[WHAT THE EXERCISE ASKS] Write out exactly the lines from the start of the entries through the one that contains "Sequential cell,51,1021", including both.

[RECORDS SUPPLIED]
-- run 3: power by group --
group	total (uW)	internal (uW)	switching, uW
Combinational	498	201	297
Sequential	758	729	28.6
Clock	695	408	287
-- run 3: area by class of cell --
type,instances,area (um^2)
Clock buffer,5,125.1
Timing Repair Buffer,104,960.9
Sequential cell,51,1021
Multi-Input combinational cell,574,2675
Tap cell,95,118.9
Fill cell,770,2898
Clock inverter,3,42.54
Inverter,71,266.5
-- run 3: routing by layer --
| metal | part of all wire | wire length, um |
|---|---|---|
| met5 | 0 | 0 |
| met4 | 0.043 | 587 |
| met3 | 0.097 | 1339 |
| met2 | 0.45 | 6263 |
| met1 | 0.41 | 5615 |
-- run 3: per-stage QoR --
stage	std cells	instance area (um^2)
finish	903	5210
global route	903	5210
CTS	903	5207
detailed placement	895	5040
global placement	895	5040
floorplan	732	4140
[src/rtl/pio_port.sv]
module pio_port
    import pio_pkg::*;
#(
    parameter int PINS         = 8,
    parameter int ADDR_W       = 12,
    parameter int PORT_ID      = 0,
    parameter int BOOST_CYCLES = 2
) (
    input  logic              clk,
    input  logic              rst_n,
    input  logic              bus_sel,
    input  logic              bus_wr,
    input  logic [ADDR_W-1:0] bus_addr,
    input  logic [31:0]       bus_wdata,
    output logic [31:0]       bus_rdata,
    input  logic [PINS-1:0]   pad_in,
    output logic [PINS-1:0]   pad_oe,
    output logic [PINS-1:0]   pad_out
);
    logic [PINS-1:0]   pin_sync;
    logic [2*PINS-1:0] mode_flat;
    logic [PINS-1:0]   dout;

    pio_sync #(.W(PINS)) u_sync (
        .clk     (clk),
        .rst_n   (rst_n),
        .async_i (pad_in),
        .sync_o  (pin_sync)
    );

    pio_regs #(.PINS(PINS), .ADDR_W(ADDR_W), .PORT_ID(PORT_ID)) u_regs (
        .clk       (clk),
        .rst_n     (rst_n),
        .bus_sel   (bus_sel),
        .bus_wr    (bus_wr),
        .bus_addr  (bus_addr),
        .bus_wdata (bus_wdata),
        .bus_rdata (bus_rdata),
        .sync_i    (pin_sync),
        .mode_o    (mode_flat),
        .dout_o    (dout)
    );

    for (genvar i = 0; i < PINS; i++) begin : g_pin
        pio_pin_drv #(.BOOST_CYCLES(BOOST_CYCLES)) u_drv (
            .clk    (clk),
            .rst_n  (rst_n),
            .mode_i (pin_mode_e'(mode_flat[2*i +: 2])),
            .dout_i (dout[i]),
            .oe_o   (pad_oe[i]),
            .val_o  (pad_out[i])
        );
    end
endmodule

[REPLY TO THE TASK]
-- run 3: power by group --
group	total (uW)	internal (uW)	switching, uW
Combinational	498	201	297
Sequential	758	729	28.6
Clock	695	408	287
-- run 3: area by class of cell --
type,instances,area (um^2)
Clock buffer,5,125.1
Timing Repair Buffer,104,960.9
Sequential cell,51,1021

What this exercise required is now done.